We turned off the highway, zigzagging through routes carefully laid out on the map. I tugged at my clothes, itchy from being new, wondering if the real estate agent would see through this charade. Mom in her Sunday best, a flower-print dress, white gloves, a designer scarf on her head, and cat-eye sunglasses. Dad’s pressed white shirt with black slacks and a tan fedora.
The street was sickly quiet. I already missed the noises of city life. The girls in my neighborhood. Nancy. Especially Nancy.
“Which one’s ours?” I took a hard gulp.
“That one.” Dad puffed out his chest and pointed to a home close to the end of the block with a for sale sign lying flat on the ground. He pulled up to the driveway and shut off the engine.
“It’s everything the pictures promised.” Mom laced her fingers together.
“What’d I tell you!” Dad jumped out of the car, flinging his arms wildly.
The neighborhood was just like the Levitt & Sons ads: affordable assembly-line-made homes that, from above, looked like perfectly carved-out squares for blocks. To people in Levittown, this was the American dream. But to me, this was a delusion. I knew that one day this place would pop.
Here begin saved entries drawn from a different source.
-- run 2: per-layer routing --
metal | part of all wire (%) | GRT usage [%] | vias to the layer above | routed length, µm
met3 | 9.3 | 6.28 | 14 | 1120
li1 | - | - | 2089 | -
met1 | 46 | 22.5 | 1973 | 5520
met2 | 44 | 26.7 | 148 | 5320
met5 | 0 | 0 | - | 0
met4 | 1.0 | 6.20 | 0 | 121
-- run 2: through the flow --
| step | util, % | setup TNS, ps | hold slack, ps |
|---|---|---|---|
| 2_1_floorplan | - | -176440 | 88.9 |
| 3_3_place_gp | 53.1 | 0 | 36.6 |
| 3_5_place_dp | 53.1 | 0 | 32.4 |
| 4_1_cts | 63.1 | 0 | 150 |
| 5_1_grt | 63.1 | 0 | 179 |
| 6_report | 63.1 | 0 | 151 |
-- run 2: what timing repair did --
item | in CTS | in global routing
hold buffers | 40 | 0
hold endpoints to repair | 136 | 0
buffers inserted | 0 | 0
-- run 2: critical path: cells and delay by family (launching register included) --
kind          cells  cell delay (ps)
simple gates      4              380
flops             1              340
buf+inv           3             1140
==> src/rtl/ws2812_pkg.sv <==
// Shared types and elaboration-time helpers for the WS2812 chain driver.
// Converts nanosecond/microsecond timings into whole clock cycles.
package ws2812_pkg;

  typedef enum logic [2:0] {
    ST_IDLE,
    ST_LOAD,
    ST_HIGH,
    ST_LOW,
    ST_LATCH
  } state_e;

  localparam int ORDER_GRB = 0;
  localparam int ORDER_RGB = 1;

  // Whole-MHz clock rate is used deliberately so every timing truncates the same way.
  function automatic int cyc_from_ns(input int clk_fre, input int ns);
    int c;
    c = (clk_fre / 1_000_000) * ns / 1000;
    return (c < 1) ? 1 : c;
  endfunction

  function automatic int cyc_from_us(input int clk_fre, input int us);
    return (clk_fre / 1_000_000) * us;
  endfunction

  // Colour RAM holds {R,G,B}; the wire order is chosen at elaboration.
  function automatic logic [23:0] reorder(input logic [23:0] c, input int order);
    case (order)
      ORDER_RGB: return c;
      ORDER_GRB: return {c[15:8], c[23:16], c[7:0]};
      default:   return {c[15:8], c[23:16], c[7:0]};
    endcase
  endfunction

endpackage

==> src/rtl/ws2812_color_ram.sv <==
// Per-LED colour storage: synchronous write, one-cycle registered read.
// Contents survive reset; entries never written read back as zero.
module ws2812_color_ram #(
  parameter int DEPTH  = 8,
  parameter int DATA_W = 24,
  parameter int ADDR_W = 3
) (
  input  logic              clk,
  input  logic              wr_en,
  input  logic [ADDR_W-1:0] wr_addr,
  input  logic [DATA_W-1:0] wr_data,
  input  logic [ADDR_W-1:0] rd_addr,
  output logic [DATA_W-1:0] rd_data
);

  logic [DATA_W-1:0] mem_q [DEPTH] = '{default: '0};
  logic [DATA_W-1:0] rd_q = '0;

  always_ff @(posedge clk) begin
    if (wr_en) mem_q[wr_addr] <= wr_data;
    rd_q <= mem_q[rd_addr];
  end

  assign rd_data = rd_q;

endmodule

==> src/rtl/ws2812_chain.sv <==
// WS2812 strip driver: streams NUM_LEDS colours from the colour RAM onto one
// registered data line, then holds the line low for the latch period.
module ws2812_chain
  import ws2812_pkg::*;
#(
  parameter int CLK_FRE      = 32_940_000,
  parameter int NUM_LEDS     = 8,
  parameter int T0H_NS       = 400,
  parameter int T0L_NS       = 850,
  parameter int T1H_NS       = 850,
  parameter int T1L_NS       = 400,
  parameter int RESET_US     = 80,
  parameter int COLOR_ORDER  = 0,
  parameter int AUTO_REFRESH = 1,
  parameter int ADDR_W       = $clog2((NUM_LEDS > 2) ? NUM_LEDS : 2)
) (
  input  logic              clk,
  input  logic              reset,
  input  logic              wr_en,
  input  logic [ADDR_W-1:0] wr_addr,
  input  logic [23:0]       wr_color,
  input  logic              update,
  output logic              busy,
  output logic              frame_done,
  output logic              data
);

  localparam int C0H     = cyc_from_ns(CLK_FRE, T0H_NS);
  localparam int C0L     = cyc_from_ns(CLK_FRE, T0L_NS);
  localparam int C1H     = cyc_from_ns(CLK_FRE, T1H_NS);
  localparam int C1L     = cyc_from_ns(CLK_FRE, T1L_NS);
  localparam int LATCH_C = cyc_from_us(CLK_FRE, RESET_US);
  localparam int M01     = (C0H > C0L) ? C0H : C0L;
  localparam int M23     = (C1H > C1L) ? C1H : C1L;
  localparam int M03     = (M01 > M23) ? M01 : M23;
  localparam int CNT_MAX = (M03 > LATCH_C) ? M03 : LATCH_C;
  localparam int CNT_W   = $clog2(CNT_MAX + 1);

  localparam logic [ADDR_W:0]   LEDS_W   = (ADDR_W + 1)'(NUM_LEDS);
  localparam logic [ADDR_W-1:0] LAST_LED = ADDR_W'(NUM_LEDS - 1);

  function automatic logic [CNT_W-1:0] hi_len(input logic b);
    return b ? CNT_W'(C1H - 1) : CNT_W'(C0H - 1);
  endfunction

  function automatic logic [CNT_W-1:0] lo_len(input logic b);
    return b ? CNT_W'(C1L - 1) : CNT_W'(C0L - 1);
  endfunction

  state_e            state_q, state_d;
  logic [CNT_W-1:0]  cnt_q, cnt_d;
  logic [4:0]        bit_q, bit_d;
  logic [ADDR_W-1:0] led_q, led_d;
  logic [23:0]       shift_q, shift_d;
  logic              dirty_q, dirty_d;
  logic              pending_q, pending_d;
  logic              done_d;
  logic              data_q, busy_q, done_q;
  logic              wr_ok, start;
  logic [23:0]       rd_data, word;
  logic [ADDR_W-1:0] rd_addr;

  assign wr_ok = wr_en && ({1'b0, wr_addr} < LEDS_W);

  // Read address runs one LED ahead so the next word is ready at the final LOW cycle.
  assign rd_addr = (state_q == ST_IDLE || state_q == ST_LATCH || led_q == LAST_LED)
                   ? '0 : led_q + 1'b1;

  ws2812_color_ram #(
    .DEPTH (NUM_LEDS),
    .DATA_W(24),
    .ADDR_W(ADDR_W)
  ) u_ram (
    .clk    (clk),
    .wr_en  (wr_ok),
    .wr_addr(wr_addr),
    .wr_data(wr_color),
    .rd_addr(rd_addr),
    .rd_data(rd_data)
  );

  always_comb begin
    state_d   = state_q;
    cnt_d     = cnt_q;
    bit_d     = bit_q;
    led_d     = led_q;
    shift_d   = shift_q;
    pending_d = pending_q;
    dirty_d   = dirty_q || wr_ok;
    done_d    = 1'b0;
    start     = 1'b0;
    word      = reorder(rd_data, COLOR_ORDER);
    case (state_q)
      ST_IDLE: begin
        if (update || pending_q || ((AUTO_REFRESH != 0) && dirty_q)) begin
          start   = 1'b1;
          state_d = ST_LOAD;
          led_d   = '0;
        end
      end
      ST_LOAD: begin
        shift_d = word;
        bit_d   = '0;
        cnt_d   = hi_len(word[23]);
        state_d = ST_HIGH;
      end
      ST_HIGH: begin
        if (cnt_q == '0) begin
          cnt_d   = lo_len(shift_q[23]);
          state_d = ST_LOW;
        end else begin
          cnt_d = cnt_q - 1'b1;
        end
      end
      ST_LOW: begin
        if (cnt_q != '0) begin
          cnt_d = cnt_q - 1'b1;
        end else if (bit_q != 5'd23) begin
          shift_d = {shift_q[22:0], 1'b0};
          bit_d   = bit_q + 1'b1;
          cnt_d   = hi_len(shift_q[22]);
          state_d = ST_HIGH;
        end else if (led_q != LAST_LED) begin
          shift_d = word;
          bit_d   = '0;
          led_d   = led_q + 1'b1;
          cnt_d   = hi_len(word[23]);
          state_d = ST_HIGH;
        end else begin
          cnt_d   = CNT_W'(LATCH_C - 1);
          state_d = ST_LATCH;
        end
      end
      ST_LATCH: begin
        if (cnt_q == '0) begin
          done_d  = 1'b1;
          state_d = ST_IDLE;
        end else begin
          cnt_d = cnt_q - 1'b1;
        end
      end
      default: state_d = ST_IDLE;
    endcase
    if (update && state_q != ST_IDLE) pending_d = 1'b1;
    // A write landing in the start cycle keeps the RAM dirty for the following frame.
    if (start) begin
      pending_d = 1'b0;
      dirty_d   = wr_ok;
    end
  end

  always_ff @(posedge clk or posedge reset) begin
    if (reset) begin
      state_q   <= ST_IDLE;
      cnt_q     <= '0;
      bit_q     <= '0;
      led_q     <= '0;
      dirty_q   <= 1'b1;
      pending_q <= 1'b0;
      data_q    <= 1'b0;
      busy_q    <= 1'b0;
      done_q    <= 1'b0;
    end else begin
      state_q   <= state_d;
      cnt_q     <= cnt_d;
      bit_q     <= bit_d;
      led_q     <= led_d;
      dirty_q   <= dirty_d;
      pending_q <= pending_d;
      data_q    <= (state_d == ST_HIGH);
      busy_q    <= (state_d != ST_IDLE);
      done_q    <= done_d;
    end
  end

  always_ff @(posedge clk) begin
    shift_q <= shift_d;
  end

  assign data       = data_q;
  assign busy       = busy_q;
  assign frame_done = done_q;

endmodule

==> config.mk <==
export PLATFORM = sky130hd
export DESIGN_NAME = ws2812_chain
export DESIGN_NICKNAME = d
export VERILOG_FILES = /design/src/rtl/ws2812_pkg.sv /design/src/rtl/ws2812_color_ram.sv /design/src/rtl/ws2812_chain.sv
export SDC_FILE = /design/constraint.sdc
export NUM_CORES = 1
export LEC_CHECK = 0
export ABC_AREA = 0
export BUFFER_PORTS_ARGS = -buffer_cell sky130_fd_sc_hd__buf_2
export CAP_MARGIN = 30
export CORE_ASPECT_RATIO = 0.7
export CORE_UTILIZATION = 37
export CTS_BUF_LIST = sky130_fd_sc_hd__clkbuf_16
export CTS_CLUSTER_SIZE = 12
export DETAILED_ROUTE_END_ITERATION = 10
export GPL_TIMING_DRIVEN = 0
export PLACE_DENSITY = 0.57
export SLEW_MARGIN = 20
export SYNTH_ARGS = -nofsm -noshare
export SYNTH_HDL_FRONTEND = slang
export SYNTH_HIERARCHICAL = 1
export SYNTH_SLANG_ARGS = --single-unit
==> constraint.sdc <==
create_clock -name clk -period 5.8 [get_ports clk]
set_clock_uncertainty 0.05 [all_clocks]
set_input_delay 0.29 -clock clk [delete_from_list [all_inputs] [get_ports clk]]
set_output_delay 0.29 -clock clk [all_outputs]
set_load 0.02 [all_outputs]
==> flow_summary.ini <==
[timing]
fmax_mhz = 295
layout_min_cycle_time_ns = 3.39
hold_viol = 0
relSlewSlack = 0.337
drv_slew = 0
fin_setup_tns_ns = 0
hold_slack_ns = 0.148
rsz0062_at_grt = no
worst_pin_slew_ns = 0.993
setup_viol_count_final = 0
finalCritPeriodShare = 0.585

[route]
drt-total-wl_um = 22300
avgRoutedWirePerCell_um = 20.9
vias = 5591
drcViolationCount = 0
drt_iter0_drc = 361
drt.antenna.violating_nets = 0
via_per_inst = 5.24
dr.pass1.iters = 5

[floorplanning]
die_height_um = 144
die_w_um = 204
io_pins = 34
core_area_um2 = 27900
num_rows = 51
dieArea_um2 = 29300
start_util = 0.379

[synth]
syn-num-nets = 606
synth_cells = 571
synth_common_cells = edfxtp_1, mux4_2, mux2_2, dfrtp_1, dfxtp_1
yosys_warnings = 6
ys_seq_area_frac = 0.724
synth-edff-count = 216
netlist-cell-type-count = 58
synthArstFlopShare = 0.104
synth_seq_cells = 268
syn_area_per_cell_um2 = 18.5
synth_top_area_frac = 0.612
synth.cell_area_um2 = 10600
synth_largest_area_cell = edfxtp_1
synth_ff_type = edfxtp_1
synthTopCellsByArea = edfxtp_1, mux4_2, dfrtp_1, dfxtp_1, mux2_2
yosysMostFrequentCell = edfxtp_1

[worst_setup_path]
regToRegSetupSlack_ns = 2.41
crit_type = reg2reg
crit_path_max_fanout = 18
cp.required_ns = 5.97
cp-start-kind = register
crit_path_end_kind = register
arrival_ns = 3.56

[final_layout]
final_nets = 711
syn_to_final_growth_pct = 18.8
drive_gt1_frac = 0.293
final_cell_count_no_fill = 1068
nFillCells = 2407
register_area_um2 = 7670
multi_input_comb_area_um2 = 2770
final_util = 0.450
fin_area_um2 = 12600

[cts]
numCtsBuffers = 27
h-tree-depth = 1
postCtsResizedCells = 0
cts_hold_buf = 27
clock_latency_ns = 0.55
cts_tree = yes
cts.sinks = 268
clockRootBuffer = clkbuf_16
cts.clk_slew.worst_paths_ns = 0.06
clock_path_buffers = 3
cts_setup_buffers = 0

[job]
maxCapViolCount = 0

[pwr]
leakagePower_nw = 4.28
vdd_drop_max_uv = 237
pwr_density_cell_nw_per_um2 = 303

[global_routing]
grt_pass1_vias = 5679
grt_max_degree = 29
grt_pass1_wl_um = 34100
antenna_found_initial = 1
groute.usage.overall = 0.158
overflow = 0

[place]
gp_congestion = 0.807
io_buffers = 33
dp.cells = 987
postPlaceCellArea_um2 = 11500
place.detailed.hpwl_um = 14600

[run_status]
status = finished clean

[hold_path]
hold_path.class = in2reg
-- placed cells by master, fill, tap and decap left out, types with 3 or more instances in the layout --
cell type | netlist | layout
clkinv_1 | 0 | 4
a21o_1 | 3 | 3
a31oi_1 | 3 | 3
a311oi_1 | 3 | 3
or3_1 | 4 | 4
inv_1 | 13 | 27
mux2_4 | 15 | 15
a21oi_1 | 9 | 9
buf_4 | 0 | 3
buf_2 | 7 | 40
dfxtp_1 | 24 | 24
nor2_1 | 19 | 13
nand3_1 | 9 | 9
buf_6 | 2 | 6
edfxtp_1 | 216 | 216
nor2b_1 | 4 | 4
mux2_2 | 33 | 33
nand2_1 | 21 | 21
nand2b_1 | 6 | 6
buf_12 | 2 | 4
dlygate4sd3_1 | 0 | 27
dfrtp_1 | 27 | 27
ha_1 | 4 | 4
o31ai_1 | 7 | 7
buf_16 | 0 | 4
mux4_2 | 48 | 48
o21ai_0 | 17 | 17
nand4_1 | 3 | 3
nor4_1 | 4 | 4
nor3_1 | 11 | 9
o311ai_0 | 3 | 3
clkbuf_16 | 0 | 27
nor2_4 | 0 | 6
a211oi_1 | 4 | 4
clkbuf_1 | 15 | 15
-- state kept, by name, summed over array words and instances (netlist names) --
register / cells
led_q: 3
state_q: 3
shift_q: 24
dirty_q: 1
cnt_q: 12
frame_done: 1
u_ram/rd_data: 24
u_ram/mem_q: 192
pending_q: 1
bit_q: 5
data: 1
busy: 1
-- worst paths after layout --
path,from,endpoint,depth (start not counted)
worst max-delay path,cnt_q[1],shift_q[21],9
worst min-delay path,wr_addr[1],u_ram/mem_q[0][23],2
worst max register to register,cnt_q[1],shift_q[21],9
max in group asynchronous,reset,bit_q[3],3
min in group asynchronous,reset,busy,3
worst min register to register,dirty_q,dirty_q,2
-- worst max-delay path, stage by stage, from the launching register on --
cell and delay, ns:
dfrtp_1 0.40, inv_1 0.11, ha_1 0.26, or4b_4 0.53
or4_4 0.53, buf_6 0.16, o21ai_0 0.25, nand2_1 0.19
inv_1 0.34, buf_8 0.24
-- through the flow --
stage | setup WS [ns] | total power [mW]
after floorplan | 2.72 | 2.22
after CTS | 2.07 | 3.87
after detailed placement | 2.11 | 2.27
after global routing | 2.25 | 3.95
final | 2.41 | 3.81
after global placement | 1.04 | 2.26
-- power breakdown --
group	switching, mW	total, mW	internal (mW)
logic	0.0577	0.106	0.0481
clock network	0.689	1.57	0.881
registers	0.0113	2.14	2.13
total	0.758	3.81	3.06
-- metal layers --
layer,vias to the layer above,part of all wire,track usage,routed length (um)
met5,-,0,0,0
met4,0,0.019,0.0373,423
met3,39,0.049,0.0306,1090
met2,151,0.44,0.232,9700
met1,2883,0.50,0.240,11100
li1,2518,-,-,-
-- logic make-up (layout without fill, tap and decap cells) --
group,count (synthesis),count (layout),synth area share
flip-flops,268,268,0.724
multiplexers,98,98,0.160
AND/OR/NAND/NOR,95,95,0.0480
AO/OA/AOI/OAI,66,66,0.0429
buffers and inverters,39,164,0.0191
adder cells (fa/ha/maj),4,4,0.00473
XOR/XNOR,1,1,0.000827
other,0,1,0
-- cell type report --
| cell class | count | share of cell area |
|---|---|---|
| repair buffers | 76 | 0.0541 |
| flip-flops and latches | 268 | 0.609 |
| multi-input cells | 264 | 0.220 |
| inverters | 13 | 0.00388 |
| plain buffers | 26 | 0.0122 |
| well taps | 371 | 0.0369 |
| clock inverters | 22 | 0.00934 |
| diodes | 1 | 0.000199 |
| clock buffers | 27 | 0.0537 |
(Power assumes the default switching activity.)
`src/rtl/dmux_stream_pkg.sv`:
```
// Shared types and helpers for the dmux_stream demultiplexer.
package dmux_stream_pkg;

    typedef enum logic {
        ST_IDLE   = 1'b0,
        ST_LOCKED = 1'b1
    } state_e;

    // Low bit of channel k's slice inside the packed out_data bus.
    function automatic int unsigned slice_lo(int unsigned k, int unsigned w);
        return k * w;
    endfunction

endpackage

```
`src/rtl/dmux_stream_slot.sv`:
```
// Per-channel 1-entry output buffer; a load wins over a same-cycle drain.
module dmux_stream_slot #(
    parameter int WIDTH = 8
) (
    input  logic             clk,
    input  logic             rst_n,
    input  logic             load_i,
    input  logic             drain_i,
    input  logic [WIDTH-1:0] data_i,
    input  logic             last_i,
    output logic [WIDTH-1:0] data_o,
    output logic             last_o,
    output logic             valid_o
);

    logic [WIDTH-1:0] data_q;
    logic             last_q;
    logic             valid_q;

    always_ff @(posedge clk or negedge rst_n) begin
        if (!rst_n) begin
            data_q  <= '0;
            last_q  <= 1'b0;
            valid_q <= 1'b0;
        end else if (load_i) begin
            data_q  <= data_i;
            last_q  <= last_i;
            valid_q <= 1'b1;
        end else if (valid_q && drain_i) begin
            valid_q <= 1'b0;
        end
    end

    assign data_o  = data_q;
    assign last_o  = last_q;
    assign valid_o = valid_q;

endmodule

```
`src/rtl/dmuxn.sv`:
```
// One-hot decoder: steers a single enable to the output picked by sel_i.
module dmuxn #(
    parameter int NB_SEL = 2
) (
    input  logic                   in_i,
    input  logic [NB_SEL-1:0]      sel_i,
    output logic [2**NB_SEL-1:0]   out_o
);

    always_comb begin
        out_o        = '0;
        out_o[sel_i] = in_i;
    end

endmodule

```
`src/rtl/dmux_stream.sv`:
```
// Registered valid/ready demultiplexer with optional per-packet route lock.
module dmux_stream
    import dmux_stream_pkg::*;
#(
    parameter int NB_SEL   = 2,
    parameter int WIDTH    = 8,
    parameter int PKT_LOCK = 1,
    localparam int N       = 2**NB_SEL
) (
    input  logic               clk,
    input  logic               rst_n,
    input  logic [WIDTH-1:0]   in_data,
    input  logic               in_valid,
    input  logic               in_last,
    input  logic [NB_SEL-1:0]  sel,
    output logic               in_ready,
    output logic [N*WIDTH-1:0] out_data,
    output logic [N-1:0]       out_valid,
    output logic [N-1:0]       out_last,
    input  logic [N-1:0]       out_ready,
    output logic               busy
);

    state_e            state_q;
    logic [NB_SEL-1:0] lock_sel_q;
    logic [NB_SEL-1:0] route;
    logic              accept;
    logic [N-1:0]      load;
    logic              locked;

    assign locked   = (PKT_LOCK != 0) && (state_q == ST_LOCKED);
    assign route    = locked ? lock_sel_q : sel;
    assign in_ready = ~out_valid[route] | out_ready[route];
    assign accept   = in_valid & in_ready;
    assign busy     = locked;

    always_ff @(posedge clk or negedge rst_n) begin
        if (!rst_n) begin
            state_q    <= ST_IDLE;
            lock_sel_q <= '0;
        end else if ((PKT_LOCK != 0) && accept) begin
            unique case (state_q)
                ST_IDLE: begin
                    if (!in_last) begin
                        lock_sel_q <= sel;
                        state_q    <= ST_LOCKED;
                    end
                end
                ST_LOCKED: begin
                    if (in_last) state_q <= ST_IDLE;
                end
                default: state_q <= ST_IDLE;
            endcase
        end
    end

    dmuxn #(
        .NB_SEL (NB_SEL)
    ) u_load_dec (
        .in_i  (accept),
        .sel_i (route),
        .out_o (load)
    );

    for (genvar k = 0; k < N; k++) begin : g_slot
        dmux_stream_slot #(
            .WIDTH (WIDTH)
        ) u_slot (
            .clk     (clk),
            .rst_n   (rst_n),
            .load_i  (load[k]),
            .drain_i (out_ready[k]),
            .data_i  (in_data),
            .last_i  (in_last),
            .data_o  (out_data[slice_lo(k, WIDTH) +: WIDTH]),
            .last_o  (out_last[k]),
            .valid_o (out_valid[k])
        );
    end

endmodule

```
I stepped out, shoving my hands in my pockets, looking left to right. Row after row of Cape Cod–style homes for as far as I could see, with identical-sized backyards. No fences to mark their territory, just invisible lines of trust to live by.
Mom got out last. She touched the scarf on her head, tightened the bottom, and then tucked in her flax-colored hair. As their hands met, Dad and Mom exchanged a meaningful smile. I kept my mouth tightly shut. Not a chance I’d give them any satisfaction. I hated it. And at that moment I hated them.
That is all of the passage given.